REQUIREMENT: Could you set down exactly the lines in the records below between the line holding "for the json byte stream tokenizer" and the line holding "localparam int QA", inclusive?

──────────────────────────────

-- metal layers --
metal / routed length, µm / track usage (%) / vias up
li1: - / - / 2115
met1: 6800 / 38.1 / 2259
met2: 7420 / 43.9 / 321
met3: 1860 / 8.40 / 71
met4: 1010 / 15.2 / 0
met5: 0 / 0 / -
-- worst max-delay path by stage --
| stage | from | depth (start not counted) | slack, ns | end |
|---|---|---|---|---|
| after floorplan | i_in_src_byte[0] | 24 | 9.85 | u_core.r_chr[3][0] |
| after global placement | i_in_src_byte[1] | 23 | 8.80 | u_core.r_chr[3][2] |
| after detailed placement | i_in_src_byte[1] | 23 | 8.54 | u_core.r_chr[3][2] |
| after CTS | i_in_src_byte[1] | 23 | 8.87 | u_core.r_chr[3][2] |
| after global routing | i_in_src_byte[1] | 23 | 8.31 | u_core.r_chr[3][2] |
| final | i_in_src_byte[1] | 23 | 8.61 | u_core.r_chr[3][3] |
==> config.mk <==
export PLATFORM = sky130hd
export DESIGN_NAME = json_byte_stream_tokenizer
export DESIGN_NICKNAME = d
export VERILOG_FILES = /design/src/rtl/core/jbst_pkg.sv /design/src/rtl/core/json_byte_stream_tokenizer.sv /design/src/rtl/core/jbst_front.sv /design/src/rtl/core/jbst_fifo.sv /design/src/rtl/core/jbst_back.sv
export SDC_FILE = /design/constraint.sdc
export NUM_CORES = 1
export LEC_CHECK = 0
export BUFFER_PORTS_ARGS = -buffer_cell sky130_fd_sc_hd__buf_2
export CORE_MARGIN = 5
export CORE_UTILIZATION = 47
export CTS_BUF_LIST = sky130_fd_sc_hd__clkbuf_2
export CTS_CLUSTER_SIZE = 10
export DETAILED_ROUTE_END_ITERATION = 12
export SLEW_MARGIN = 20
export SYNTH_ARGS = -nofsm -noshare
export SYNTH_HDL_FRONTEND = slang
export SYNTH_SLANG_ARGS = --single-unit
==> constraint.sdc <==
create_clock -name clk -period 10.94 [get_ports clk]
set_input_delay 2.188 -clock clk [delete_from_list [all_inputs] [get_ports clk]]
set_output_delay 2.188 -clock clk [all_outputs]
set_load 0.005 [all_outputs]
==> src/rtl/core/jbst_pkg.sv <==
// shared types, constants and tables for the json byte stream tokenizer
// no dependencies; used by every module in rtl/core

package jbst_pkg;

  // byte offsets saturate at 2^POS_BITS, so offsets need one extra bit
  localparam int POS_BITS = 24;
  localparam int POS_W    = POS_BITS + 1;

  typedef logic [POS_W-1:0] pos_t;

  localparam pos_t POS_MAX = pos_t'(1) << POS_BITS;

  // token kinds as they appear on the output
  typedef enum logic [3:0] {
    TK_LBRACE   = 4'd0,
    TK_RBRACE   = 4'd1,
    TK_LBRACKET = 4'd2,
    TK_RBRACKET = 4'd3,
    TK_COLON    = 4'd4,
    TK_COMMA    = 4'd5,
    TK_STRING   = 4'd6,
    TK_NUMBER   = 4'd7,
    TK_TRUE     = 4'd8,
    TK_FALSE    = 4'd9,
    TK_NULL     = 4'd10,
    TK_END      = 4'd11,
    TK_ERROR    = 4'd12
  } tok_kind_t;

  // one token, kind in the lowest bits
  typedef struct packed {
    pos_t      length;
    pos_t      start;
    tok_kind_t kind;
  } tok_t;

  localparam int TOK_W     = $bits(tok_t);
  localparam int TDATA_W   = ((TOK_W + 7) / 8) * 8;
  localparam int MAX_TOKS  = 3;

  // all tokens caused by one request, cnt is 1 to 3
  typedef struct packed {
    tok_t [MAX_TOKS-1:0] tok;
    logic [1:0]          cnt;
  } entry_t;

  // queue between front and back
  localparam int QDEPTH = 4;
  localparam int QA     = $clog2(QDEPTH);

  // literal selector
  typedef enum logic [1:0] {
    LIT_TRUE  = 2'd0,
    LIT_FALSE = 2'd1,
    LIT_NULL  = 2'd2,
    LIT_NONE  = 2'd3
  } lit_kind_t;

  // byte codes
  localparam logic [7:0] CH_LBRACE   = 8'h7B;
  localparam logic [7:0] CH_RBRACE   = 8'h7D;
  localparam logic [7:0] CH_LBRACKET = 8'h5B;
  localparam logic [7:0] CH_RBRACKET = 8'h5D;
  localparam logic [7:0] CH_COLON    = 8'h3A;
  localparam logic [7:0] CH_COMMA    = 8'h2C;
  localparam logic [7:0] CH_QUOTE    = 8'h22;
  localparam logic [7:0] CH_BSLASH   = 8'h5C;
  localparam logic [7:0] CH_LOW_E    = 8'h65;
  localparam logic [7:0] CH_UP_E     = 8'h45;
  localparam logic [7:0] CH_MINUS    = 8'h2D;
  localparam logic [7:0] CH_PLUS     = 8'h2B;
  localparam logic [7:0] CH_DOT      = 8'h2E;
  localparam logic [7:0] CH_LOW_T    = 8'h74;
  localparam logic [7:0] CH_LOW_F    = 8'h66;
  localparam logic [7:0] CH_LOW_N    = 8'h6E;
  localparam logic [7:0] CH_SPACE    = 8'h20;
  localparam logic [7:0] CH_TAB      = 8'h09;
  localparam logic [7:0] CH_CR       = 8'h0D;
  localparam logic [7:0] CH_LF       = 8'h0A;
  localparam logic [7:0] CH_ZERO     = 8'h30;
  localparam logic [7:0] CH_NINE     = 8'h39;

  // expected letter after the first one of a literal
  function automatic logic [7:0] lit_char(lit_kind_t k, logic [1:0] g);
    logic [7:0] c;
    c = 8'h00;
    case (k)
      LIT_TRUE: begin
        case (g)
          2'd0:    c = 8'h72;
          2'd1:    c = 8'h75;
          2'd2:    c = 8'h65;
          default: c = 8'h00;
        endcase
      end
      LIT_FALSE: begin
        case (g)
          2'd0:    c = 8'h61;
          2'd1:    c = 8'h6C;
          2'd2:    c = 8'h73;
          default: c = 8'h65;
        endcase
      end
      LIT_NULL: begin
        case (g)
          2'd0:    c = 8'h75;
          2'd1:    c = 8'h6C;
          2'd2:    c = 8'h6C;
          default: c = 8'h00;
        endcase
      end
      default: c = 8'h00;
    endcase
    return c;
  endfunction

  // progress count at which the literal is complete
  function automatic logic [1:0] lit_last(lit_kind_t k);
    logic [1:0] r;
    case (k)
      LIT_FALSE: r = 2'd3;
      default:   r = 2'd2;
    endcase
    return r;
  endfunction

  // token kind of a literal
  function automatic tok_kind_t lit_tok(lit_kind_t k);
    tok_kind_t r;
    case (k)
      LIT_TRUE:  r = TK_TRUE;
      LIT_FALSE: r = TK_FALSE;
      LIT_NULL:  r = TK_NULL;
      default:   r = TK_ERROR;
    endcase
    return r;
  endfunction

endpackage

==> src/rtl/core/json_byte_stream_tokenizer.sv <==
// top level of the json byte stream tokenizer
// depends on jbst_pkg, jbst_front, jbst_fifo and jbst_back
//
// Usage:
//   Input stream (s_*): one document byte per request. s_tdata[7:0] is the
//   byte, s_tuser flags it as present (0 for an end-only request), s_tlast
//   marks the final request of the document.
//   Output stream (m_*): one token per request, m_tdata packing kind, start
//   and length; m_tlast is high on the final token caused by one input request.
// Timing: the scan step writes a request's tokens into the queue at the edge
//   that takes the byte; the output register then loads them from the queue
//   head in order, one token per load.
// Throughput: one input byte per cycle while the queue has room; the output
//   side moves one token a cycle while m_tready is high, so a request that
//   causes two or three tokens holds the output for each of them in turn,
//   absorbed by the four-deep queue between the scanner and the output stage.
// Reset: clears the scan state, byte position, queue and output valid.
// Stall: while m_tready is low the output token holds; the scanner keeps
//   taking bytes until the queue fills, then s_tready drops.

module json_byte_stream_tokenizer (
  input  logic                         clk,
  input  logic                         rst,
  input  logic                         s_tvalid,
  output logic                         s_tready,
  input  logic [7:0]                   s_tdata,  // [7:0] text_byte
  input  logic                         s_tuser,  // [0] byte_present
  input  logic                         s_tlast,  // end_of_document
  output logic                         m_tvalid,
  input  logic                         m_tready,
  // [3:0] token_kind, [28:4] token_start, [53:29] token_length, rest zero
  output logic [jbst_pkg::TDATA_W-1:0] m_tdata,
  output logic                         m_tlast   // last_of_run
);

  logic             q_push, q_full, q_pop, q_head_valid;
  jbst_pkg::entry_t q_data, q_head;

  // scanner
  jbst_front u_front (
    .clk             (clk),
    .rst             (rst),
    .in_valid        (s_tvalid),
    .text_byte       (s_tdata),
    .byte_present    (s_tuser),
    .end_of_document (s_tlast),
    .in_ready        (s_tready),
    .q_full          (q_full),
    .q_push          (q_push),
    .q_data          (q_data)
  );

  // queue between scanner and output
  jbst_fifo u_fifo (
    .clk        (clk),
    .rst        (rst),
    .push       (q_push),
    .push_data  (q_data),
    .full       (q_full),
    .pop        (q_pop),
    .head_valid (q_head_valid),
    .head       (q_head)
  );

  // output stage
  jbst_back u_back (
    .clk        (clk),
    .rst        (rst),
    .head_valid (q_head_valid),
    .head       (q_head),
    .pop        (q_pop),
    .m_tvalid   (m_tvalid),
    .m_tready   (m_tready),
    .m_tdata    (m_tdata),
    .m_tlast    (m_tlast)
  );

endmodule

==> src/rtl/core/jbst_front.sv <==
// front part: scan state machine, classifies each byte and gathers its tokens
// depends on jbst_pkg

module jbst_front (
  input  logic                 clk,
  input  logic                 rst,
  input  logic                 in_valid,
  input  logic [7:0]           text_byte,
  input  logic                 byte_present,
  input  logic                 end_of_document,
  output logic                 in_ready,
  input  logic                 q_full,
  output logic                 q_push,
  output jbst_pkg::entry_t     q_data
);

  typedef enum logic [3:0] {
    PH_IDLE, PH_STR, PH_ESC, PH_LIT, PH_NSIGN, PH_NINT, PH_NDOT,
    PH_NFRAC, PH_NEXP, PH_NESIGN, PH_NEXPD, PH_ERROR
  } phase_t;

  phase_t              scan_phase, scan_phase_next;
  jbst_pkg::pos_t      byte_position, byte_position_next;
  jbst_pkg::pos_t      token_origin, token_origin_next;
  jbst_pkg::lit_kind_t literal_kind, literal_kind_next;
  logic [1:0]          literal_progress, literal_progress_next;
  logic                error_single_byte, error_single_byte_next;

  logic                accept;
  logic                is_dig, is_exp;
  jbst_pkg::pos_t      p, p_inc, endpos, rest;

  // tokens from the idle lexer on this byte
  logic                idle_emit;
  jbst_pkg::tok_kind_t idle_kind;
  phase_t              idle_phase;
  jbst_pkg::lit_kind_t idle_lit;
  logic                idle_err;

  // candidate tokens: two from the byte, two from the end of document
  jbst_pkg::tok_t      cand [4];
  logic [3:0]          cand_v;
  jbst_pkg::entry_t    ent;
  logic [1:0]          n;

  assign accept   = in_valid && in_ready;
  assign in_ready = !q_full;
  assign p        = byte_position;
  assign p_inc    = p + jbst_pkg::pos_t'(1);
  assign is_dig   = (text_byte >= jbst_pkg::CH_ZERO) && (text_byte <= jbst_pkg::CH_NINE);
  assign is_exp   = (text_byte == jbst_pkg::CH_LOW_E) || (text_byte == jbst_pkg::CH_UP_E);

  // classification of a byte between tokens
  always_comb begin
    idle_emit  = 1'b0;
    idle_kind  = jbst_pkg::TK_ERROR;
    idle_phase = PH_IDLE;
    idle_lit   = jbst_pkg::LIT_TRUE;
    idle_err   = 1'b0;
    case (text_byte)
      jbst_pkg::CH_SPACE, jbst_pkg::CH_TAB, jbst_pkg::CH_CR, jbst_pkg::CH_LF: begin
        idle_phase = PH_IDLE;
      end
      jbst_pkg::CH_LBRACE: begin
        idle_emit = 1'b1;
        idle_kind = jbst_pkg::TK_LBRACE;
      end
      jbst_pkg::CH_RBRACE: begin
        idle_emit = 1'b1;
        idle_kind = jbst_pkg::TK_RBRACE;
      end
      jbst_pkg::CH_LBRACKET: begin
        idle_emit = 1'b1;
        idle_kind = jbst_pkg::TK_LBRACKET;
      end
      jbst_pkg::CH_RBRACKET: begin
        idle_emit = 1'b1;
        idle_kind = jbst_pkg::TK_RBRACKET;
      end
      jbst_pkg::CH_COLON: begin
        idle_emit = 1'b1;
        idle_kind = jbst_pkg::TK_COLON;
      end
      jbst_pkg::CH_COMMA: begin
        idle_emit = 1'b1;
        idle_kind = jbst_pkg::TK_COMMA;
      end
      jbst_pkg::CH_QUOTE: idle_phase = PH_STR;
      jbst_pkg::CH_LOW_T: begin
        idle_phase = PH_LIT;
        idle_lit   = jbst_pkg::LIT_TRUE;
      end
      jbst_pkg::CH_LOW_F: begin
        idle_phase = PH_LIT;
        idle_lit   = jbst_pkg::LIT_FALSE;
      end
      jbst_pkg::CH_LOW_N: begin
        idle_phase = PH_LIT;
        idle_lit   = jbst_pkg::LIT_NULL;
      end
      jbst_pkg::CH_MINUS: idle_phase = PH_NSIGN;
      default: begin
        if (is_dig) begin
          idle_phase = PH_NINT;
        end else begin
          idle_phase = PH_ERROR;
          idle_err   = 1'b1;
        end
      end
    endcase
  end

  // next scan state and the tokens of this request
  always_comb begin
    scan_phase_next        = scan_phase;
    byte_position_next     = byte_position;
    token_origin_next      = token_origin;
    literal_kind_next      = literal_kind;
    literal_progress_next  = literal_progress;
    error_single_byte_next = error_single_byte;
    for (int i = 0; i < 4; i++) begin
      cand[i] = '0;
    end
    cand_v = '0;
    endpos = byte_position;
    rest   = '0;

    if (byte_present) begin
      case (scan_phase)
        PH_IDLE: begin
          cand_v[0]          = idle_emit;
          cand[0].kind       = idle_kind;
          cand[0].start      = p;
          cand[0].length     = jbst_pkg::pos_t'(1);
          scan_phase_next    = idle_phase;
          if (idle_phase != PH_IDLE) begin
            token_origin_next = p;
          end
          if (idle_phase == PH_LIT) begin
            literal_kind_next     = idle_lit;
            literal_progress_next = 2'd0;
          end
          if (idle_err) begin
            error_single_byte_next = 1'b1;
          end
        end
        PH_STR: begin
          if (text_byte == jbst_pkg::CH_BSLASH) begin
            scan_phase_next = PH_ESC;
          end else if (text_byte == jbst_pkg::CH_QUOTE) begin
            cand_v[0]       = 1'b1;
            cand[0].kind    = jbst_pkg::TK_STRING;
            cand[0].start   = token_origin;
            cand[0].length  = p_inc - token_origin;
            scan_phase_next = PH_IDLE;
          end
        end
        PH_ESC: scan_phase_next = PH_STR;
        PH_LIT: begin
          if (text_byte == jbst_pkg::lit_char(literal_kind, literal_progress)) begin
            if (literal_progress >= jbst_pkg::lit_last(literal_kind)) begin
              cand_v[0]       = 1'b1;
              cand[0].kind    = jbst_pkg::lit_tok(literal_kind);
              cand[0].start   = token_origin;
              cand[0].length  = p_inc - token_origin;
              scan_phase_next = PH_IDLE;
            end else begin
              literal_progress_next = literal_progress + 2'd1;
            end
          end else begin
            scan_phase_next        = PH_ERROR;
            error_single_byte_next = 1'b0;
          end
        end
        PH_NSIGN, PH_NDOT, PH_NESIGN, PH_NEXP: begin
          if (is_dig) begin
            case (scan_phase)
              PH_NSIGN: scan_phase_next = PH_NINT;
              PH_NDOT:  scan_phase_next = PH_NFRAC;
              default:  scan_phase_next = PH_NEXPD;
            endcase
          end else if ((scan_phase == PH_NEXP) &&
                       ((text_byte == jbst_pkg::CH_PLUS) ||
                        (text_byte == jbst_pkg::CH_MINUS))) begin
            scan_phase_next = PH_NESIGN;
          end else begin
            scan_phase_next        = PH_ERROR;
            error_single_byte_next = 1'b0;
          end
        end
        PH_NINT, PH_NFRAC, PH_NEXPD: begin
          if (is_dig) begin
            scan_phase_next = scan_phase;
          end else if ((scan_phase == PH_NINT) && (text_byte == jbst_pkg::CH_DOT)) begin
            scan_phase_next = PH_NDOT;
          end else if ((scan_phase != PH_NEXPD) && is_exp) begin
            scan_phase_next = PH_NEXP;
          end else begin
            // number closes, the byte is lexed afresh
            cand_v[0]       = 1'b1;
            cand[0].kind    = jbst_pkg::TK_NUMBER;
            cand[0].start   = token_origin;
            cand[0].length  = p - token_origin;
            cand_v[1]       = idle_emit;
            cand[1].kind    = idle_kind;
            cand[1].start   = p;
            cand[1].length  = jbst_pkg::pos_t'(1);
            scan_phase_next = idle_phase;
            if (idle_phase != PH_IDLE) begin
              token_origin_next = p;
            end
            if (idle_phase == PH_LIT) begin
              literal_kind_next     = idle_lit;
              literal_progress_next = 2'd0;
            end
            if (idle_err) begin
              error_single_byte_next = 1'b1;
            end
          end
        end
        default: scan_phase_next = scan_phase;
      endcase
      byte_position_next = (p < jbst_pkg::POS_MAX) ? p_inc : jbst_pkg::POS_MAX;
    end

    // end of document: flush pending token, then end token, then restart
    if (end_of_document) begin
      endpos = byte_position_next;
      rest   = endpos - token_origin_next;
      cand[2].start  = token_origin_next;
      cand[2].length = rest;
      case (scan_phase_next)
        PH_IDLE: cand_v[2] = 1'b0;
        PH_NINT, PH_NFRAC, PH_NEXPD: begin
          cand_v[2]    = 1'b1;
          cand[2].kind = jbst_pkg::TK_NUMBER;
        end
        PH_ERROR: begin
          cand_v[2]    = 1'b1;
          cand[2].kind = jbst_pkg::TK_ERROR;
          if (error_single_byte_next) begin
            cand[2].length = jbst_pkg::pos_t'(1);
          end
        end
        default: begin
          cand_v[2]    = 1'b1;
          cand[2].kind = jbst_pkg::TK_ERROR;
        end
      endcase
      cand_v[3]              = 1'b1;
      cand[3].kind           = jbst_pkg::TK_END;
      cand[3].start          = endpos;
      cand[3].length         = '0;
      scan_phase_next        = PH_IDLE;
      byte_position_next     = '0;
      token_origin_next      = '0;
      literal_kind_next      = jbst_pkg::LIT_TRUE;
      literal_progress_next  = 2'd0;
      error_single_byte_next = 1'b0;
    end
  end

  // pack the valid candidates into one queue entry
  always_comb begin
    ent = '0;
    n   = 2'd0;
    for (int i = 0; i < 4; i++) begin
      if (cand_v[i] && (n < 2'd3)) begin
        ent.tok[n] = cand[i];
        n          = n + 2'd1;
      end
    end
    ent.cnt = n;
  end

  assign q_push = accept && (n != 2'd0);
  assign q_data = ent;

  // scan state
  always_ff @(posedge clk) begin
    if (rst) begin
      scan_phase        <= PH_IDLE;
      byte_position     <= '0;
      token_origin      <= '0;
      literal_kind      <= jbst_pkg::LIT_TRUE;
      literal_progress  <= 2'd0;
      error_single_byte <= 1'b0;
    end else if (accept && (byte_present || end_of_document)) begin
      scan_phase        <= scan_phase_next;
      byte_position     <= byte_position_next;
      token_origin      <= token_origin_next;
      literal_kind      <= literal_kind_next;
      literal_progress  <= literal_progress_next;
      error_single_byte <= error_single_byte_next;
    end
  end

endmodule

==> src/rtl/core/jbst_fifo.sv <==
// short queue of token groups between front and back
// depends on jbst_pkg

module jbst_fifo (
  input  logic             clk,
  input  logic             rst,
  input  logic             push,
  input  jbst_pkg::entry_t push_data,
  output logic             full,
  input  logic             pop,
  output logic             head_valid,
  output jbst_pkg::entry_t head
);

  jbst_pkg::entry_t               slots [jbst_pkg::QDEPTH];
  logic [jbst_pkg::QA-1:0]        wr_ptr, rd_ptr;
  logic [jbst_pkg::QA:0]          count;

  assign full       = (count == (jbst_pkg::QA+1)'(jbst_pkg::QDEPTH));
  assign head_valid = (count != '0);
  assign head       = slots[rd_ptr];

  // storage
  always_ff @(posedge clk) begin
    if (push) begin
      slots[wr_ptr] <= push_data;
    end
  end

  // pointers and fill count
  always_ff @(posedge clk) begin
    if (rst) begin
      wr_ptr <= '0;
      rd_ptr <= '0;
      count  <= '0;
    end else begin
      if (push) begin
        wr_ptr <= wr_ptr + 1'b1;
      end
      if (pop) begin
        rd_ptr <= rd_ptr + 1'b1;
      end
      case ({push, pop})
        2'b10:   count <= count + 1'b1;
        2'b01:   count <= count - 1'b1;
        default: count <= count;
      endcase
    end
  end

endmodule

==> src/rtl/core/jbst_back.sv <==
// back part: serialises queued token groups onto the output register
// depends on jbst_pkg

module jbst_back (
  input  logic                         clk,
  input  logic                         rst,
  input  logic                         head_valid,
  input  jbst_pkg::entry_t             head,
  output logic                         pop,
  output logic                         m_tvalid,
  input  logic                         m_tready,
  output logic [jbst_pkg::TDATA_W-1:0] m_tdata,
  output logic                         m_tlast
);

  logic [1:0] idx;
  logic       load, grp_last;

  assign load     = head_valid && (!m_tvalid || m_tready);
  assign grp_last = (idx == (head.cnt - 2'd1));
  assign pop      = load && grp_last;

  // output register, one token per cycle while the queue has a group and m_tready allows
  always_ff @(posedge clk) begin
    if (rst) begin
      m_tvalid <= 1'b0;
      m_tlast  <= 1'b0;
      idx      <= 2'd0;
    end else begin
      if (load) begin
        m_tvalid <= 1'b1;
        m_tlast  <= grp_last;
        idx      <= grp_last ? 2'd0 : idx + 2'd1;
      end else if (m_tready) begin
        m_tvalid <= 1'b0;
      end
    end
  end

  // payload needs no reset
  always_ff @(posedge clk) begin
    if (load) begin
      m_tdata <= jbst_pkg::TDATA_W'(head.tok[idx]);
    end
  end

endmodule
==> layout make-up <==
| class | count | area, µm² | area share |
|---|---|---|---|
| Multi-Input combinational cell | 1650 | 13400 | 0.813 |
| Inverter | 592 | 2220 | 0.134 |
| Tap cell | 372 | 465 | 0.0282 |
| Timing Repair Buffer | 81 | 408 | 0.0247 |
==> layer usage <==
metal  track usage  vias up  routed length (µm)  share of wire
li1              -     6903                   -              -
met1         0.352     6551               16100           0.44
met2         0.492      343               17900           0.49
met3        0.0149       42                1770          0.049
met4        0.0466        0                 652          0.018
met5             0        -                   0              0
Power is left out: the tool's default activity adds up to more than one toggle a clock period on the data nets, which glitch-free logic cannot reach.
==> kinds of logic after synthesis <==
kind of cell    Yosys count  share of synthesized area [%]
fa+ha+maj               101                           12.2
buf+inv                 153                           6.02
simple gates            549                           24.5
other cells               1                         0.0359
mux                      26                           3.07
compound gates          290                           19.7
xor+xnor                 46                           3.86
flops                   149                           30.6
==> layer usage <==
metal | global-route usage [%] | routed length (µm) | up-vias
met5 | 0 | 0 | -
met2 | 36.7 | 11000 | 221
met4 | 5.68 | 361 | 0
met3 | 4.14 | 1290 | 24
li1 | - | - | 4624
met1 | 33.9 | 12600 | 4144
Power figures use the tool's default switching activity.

──────────────────────────────

FINISHED EXERCISE:
// shared types, constants and tables for the json byte stream tokenizer
// no dependencies; used by every module in rtl/core

package jbst_pkg;

  // byte offsets saturate at 2^POS_BITS, so offsets need one extra bit
  localparam int POS_BITS = 24;
  localparam int POS_W    = POS_BITS + 1;

  typedef logic [POS_W-1:0] pos_t;

  localparam pos_t POS_MAX = pos_t'(1) << POS_BITS;

  // token kinds as they appear on the output
  typedef enum logic [3:0] {
    TK_LBRACE   = 4'd0,
    TK_RBRACE   = 4'd1,
    TK_LBRACKET = 4'd2,
    TK_RBRACKET = 4'd3,
    TK_COLON    = 4'd4,
    TK_COMMA    = 4'd5,
    TK_STRING   = 4'd6,
    TK_NUMBER   = 4'd7,
    TK_TRUE     = 4'd8,
    TK_FALSE    = 4'd9,
    TK_NULL     = 4'd10,
    TK_END      = 4'd11,
    TK_ERROR    = 4'd12
  } tok_kind_t;

  // one token, kind in the lowest bits
  typedef struct packed {
    pos_t      length;
    pos_t      start;
    tok_kind_t kind;
  } tok_t;

  localparam int TOK_W     = $bits(tok_t);
  localparam int TDATA_W   = ((TOK_W + 7) / 8) * 8;
  localparam int MAX_TOKS  = 3;

  // all tokens caused by one request, cnt is 1 to 3
  typedef struct packed {
    tok_t [MAX_TOKS-1:0] tok;
    logic [1:0]          cnt;
  } entry_t;

  // queue between front and back
  localparam int QDEPTH = 4;
  localparam int QA     = $clog2(QDEPTH);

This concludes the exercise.